YOUR OBJECTIVE
Below are the entries; give again exactly the lines from the one mentioning "## run 2: cell type report" through the one mentioning "adders and majority", inclusive.

DATA PROVIDED section start

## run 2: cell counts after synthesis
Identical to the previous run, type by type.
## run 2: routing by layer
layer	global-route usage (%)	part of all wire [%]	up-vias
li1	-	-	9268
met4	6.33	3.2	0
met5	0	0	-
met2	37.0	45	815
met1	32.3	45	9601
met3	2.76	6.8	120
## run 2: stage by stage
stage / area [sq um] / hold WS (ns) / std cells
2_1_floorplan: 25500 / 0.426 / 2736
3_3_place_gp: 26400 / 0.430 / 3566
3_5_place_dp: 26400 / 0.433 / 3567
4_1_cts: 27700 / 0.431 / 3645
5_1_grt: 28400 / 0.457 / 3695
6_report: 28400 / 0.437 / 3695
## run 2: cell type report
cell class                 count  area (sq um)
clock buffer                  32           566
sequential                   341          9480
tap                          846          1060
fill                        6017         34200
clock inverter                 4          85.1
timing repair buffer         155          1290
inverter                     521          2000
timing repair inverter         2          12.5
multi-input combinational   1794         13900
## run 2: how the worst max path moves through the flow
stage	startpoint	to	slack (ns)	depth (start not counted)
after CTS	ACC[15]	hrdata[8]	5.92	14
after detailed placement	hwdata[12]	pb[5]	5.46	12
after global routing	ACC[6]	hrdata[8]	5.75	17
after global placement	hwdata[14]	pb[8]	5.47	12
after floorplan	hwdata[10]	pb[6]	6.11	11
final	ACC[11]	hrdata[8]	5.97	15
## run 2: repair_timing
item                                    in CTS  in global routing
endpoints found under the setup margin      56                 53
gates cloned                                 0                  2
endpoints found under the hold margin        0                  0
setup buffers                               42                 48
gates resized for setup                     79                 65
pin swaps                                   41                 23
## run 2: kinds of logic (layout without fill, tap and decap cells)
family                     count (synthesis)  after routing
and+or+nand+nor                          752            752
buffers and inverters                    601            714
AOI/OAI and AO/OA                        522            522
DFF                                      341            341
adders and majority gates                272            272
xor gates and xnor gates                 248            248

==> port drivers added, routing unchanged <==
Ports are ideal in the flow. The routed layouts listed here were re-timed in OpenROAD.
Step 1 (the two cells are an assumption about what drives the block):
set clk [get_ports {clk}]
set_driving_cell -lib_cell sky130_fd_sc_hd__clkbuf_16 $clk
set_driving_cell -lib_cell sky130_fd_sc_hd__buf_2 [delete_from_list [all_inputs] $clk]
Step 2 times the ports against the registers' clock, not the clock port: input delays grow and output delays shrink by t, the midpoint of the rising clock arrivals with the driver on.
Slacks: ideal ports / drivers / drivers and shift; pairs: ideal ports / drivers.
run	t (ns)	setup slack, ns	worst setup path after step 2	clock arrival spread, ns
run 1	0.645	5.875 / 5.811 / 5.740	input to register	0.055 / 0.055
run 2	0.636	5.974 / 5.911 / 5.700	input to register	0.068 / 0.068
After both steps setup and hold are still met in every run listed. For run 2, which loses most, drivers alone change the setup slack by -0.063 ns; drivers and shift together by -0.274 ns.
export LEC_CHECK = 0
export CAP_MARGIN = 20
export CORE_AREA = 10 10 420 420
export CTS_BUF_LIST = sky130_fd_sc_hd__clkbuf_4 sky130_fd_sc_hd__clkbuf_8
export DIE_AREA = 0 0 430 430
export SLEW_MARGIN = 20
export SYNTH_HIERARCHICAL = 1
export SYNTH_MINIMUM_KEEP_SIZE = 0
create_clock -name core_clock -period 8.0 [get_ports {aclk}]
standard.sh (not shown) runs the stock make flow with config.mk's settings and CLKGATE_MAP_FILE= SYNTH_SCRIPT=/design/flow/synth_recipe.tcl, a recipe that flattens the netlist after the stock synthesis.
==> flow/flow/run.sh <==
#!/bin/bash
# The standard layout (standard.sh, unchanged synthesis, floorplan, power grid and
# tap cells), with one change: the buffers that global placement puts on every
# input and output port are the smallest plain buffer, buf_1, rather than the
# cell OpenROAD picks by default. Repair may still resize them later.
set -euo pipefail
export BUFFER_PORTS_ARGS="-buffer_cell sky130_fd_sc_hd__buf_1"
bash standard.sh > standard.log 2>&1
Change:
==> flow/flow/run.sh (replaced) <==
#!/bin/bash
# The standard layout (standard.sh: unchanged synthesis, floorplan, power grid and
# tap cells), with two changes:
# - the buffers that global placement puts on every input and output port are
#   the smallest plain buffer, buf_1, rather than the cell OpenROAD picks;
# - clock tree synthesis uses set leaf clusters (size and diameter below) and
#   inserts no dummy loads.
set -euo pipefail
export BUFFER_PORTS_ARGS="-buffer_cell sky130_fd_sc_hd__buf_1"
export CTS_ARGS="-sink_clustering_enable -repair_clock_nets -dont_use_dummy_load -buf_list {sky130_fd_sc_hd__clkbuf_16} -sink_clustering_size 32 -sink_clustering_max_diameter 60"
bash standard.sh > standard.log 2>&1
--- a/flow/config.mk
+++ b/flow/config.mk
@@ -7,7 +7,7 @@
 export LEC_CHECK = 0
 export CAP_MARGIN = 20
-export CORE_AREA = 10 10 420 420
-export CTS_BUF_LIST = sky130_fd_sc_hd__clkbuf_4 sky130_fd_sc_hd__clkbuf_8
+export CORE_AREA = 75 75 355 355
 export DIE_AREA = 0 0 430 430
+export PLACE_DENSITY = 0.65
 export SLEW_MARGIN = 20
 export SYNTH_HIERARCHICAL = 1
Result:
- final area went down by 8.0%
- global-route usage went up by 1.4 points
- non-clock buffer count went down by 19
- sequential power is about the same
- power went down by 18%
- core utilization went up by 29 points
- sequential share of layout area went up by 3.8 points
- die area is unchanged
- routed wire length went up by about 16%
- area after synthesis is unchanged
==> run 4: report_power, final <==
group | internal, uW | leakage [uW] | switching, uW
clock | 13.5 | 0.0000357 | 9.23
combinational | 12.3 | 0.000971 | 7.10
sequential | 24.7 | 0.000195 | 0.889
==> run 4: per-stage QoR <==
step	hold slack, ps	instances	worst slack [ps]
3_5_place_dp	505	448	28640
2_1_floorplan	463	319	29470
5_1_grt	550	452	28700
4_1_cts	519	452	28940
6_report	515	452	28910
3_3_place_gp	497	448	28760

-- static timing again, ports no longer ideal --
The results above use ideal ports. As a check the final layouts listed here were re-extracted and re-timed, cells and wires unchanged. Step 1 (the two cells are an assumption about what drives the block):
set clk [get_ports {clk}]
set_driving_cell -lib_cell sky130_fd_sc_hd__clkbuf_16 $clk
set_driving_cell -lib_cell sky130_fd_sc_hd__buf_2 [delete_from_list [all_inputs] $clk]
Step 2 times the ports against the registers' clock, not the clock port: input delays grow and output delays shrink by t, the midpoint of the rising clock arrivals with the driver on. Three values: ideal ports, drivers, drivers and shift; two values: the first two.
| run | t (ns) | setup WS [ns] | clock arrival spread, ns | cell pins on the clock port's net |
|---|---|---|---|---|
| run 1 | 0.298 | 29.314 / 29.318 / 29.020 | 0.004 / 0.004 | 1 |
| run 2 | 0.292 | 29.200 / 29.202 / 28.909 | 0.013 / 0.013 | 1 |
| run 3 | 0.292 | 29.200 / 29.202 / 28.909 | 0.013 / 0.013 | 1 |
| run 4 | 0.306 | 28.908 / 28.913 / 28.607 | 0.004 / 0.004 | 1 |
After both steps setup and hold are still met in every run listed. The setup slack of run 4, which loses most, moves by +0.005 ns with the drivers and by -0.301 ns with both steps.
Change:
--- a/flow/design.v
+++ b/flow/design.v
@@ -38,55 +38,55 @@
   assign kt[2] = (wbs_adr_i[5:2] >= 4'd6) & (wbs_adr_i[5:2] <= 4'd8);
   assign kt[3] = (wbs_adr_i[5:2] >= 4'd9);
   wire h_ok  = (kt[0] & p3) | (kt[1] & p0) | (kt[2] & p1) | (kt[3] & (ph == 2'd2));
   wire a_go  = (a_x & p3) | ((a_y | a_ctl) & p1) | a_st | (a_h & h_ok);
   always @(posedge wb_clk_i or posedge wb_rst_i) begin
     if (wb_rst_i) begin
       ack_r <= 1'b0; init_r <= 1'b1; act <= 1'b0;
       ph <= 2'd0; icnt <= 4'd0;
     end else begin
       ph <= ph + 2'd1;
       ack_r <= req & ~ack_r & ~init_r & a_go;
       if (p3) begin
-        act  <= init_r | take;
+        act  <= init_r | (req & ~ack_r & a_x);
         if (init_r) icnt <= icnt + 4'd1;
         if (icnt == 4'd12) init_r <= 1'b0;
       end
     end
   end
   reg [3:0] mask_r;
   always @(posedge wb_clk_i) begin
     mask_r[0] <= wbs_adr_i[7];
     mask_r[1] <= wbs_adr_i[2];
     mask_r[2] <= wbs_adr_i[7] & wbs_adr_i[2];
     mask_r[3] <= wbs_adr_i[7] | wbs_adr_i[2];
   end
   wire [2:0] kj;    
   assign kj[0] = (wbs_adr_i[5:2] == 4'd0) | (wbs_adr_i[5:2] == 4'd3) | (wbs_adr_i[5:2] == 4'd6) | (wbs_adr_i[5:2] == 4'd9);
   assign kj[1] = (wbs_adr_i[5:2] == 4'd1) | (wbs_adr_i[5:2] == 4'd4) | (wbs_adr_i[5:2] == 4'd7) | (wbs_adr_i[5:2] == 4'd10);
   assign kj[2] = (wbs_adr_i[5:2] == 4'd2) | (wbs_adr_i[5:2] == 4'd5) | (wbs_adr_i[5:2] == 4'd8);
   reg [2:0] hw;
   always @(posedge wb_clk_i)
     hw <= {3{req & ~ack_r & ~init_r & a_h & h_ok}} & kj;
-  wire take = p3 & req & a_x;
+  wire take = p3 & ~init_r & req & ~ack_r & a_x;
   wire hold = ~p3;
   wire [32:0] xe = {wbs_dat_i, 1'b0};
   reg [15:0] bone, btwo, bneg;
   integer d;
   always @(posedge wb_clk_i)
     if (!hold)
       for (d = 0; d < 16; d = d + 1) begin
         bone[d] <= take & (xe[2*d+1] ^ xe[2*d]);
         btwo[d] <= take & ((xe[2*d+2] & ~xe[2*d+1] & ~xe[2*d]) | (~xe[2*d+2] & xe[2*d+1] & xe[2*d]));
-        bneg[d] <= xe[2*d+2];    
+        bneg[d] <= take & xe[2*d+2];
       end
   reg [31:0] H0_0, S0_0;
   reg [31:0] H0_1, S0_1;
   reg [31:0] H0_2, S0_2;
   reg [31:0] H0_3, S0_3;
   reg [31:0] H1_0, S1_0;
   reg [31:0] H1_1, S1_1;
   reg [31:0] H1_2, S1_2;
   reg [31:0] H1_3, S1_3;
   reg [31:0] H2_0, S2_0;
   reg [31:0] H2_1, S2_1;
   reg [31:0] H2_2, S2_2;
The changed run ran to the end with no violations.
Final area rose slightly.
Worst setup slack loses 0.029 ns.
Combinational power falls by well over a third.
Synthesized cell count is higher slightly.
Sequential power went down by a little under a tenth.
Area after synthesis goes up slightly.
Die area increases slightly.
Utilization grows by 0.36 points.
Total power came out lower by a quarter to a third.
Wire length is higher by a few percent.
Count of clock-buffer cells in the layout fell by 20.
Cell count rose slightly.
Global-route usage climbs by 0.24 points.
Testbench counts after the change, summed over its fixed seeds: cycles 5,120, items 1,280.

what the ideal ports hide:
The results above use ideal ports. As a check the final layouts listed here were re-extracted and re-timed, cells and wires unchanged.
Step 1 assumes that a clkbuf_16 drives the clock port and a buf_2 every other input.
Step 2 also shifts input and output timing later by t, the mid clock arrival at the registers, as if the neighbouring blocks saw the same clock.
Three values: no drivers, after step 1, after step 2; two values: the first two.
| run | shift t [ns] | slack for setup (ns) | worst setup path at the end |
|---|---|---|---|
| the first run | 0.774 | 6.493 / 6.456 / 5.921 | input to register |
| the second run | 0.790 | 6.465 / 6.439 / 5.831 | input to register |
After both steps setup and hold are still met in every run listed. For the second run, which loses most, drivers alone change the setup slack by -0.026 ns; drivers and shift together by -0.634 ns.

DATA PROVIDED section end

TASK RESULT
## run 2: cell type report
cell class                 count  area (sq um)
clock buffer                  32           566
sequential                   341          9480
tap                          846          1060
fill                        6017         34200
clock inverter                 4          85.1
timing repair buffer         155          1290
inverter                     521          2000
timing repair inverter         2          12.5
multi-input combinational   1794         13900
## run 2: how the worst max path moves through the flow
stage	startpoint	to	slack (ns)	depth (start not counted)
after CTS	ACC[15]	hrdata[8]	5.92	14
after detailed placement	hwdata[12]	pb[5]	5.46	12
after global routing	ACC[6]	hrdata[8]	5.75	17
after global placement	hwdata[14]	pb[8]	5.47	12
after floorplan	hwdata[10]	pb[6]	6.11	11
final	ACC[11]	hrdata[8]	5.97	15
## run 2: repair_timing
item                                    in CTS  in global routing
endpoints found under the setup margin      56                 53
gates cloned                                 0                  2
endpoints found under the hold margin        0                  0
setup buffers                               42                 48
gates resized for setup                     79                 65
pin swaps                                   41                 23
## run 2: kinds of logic (layout without fill, tap and decap cells)
family                     count (synthesis)  after routing
and+or+nand+nor                          752            752
buffers and inverters                    601            714
AOI/OAI and AO/OA                        522            522
DFF                                      341            341
adders and majority gates                272            272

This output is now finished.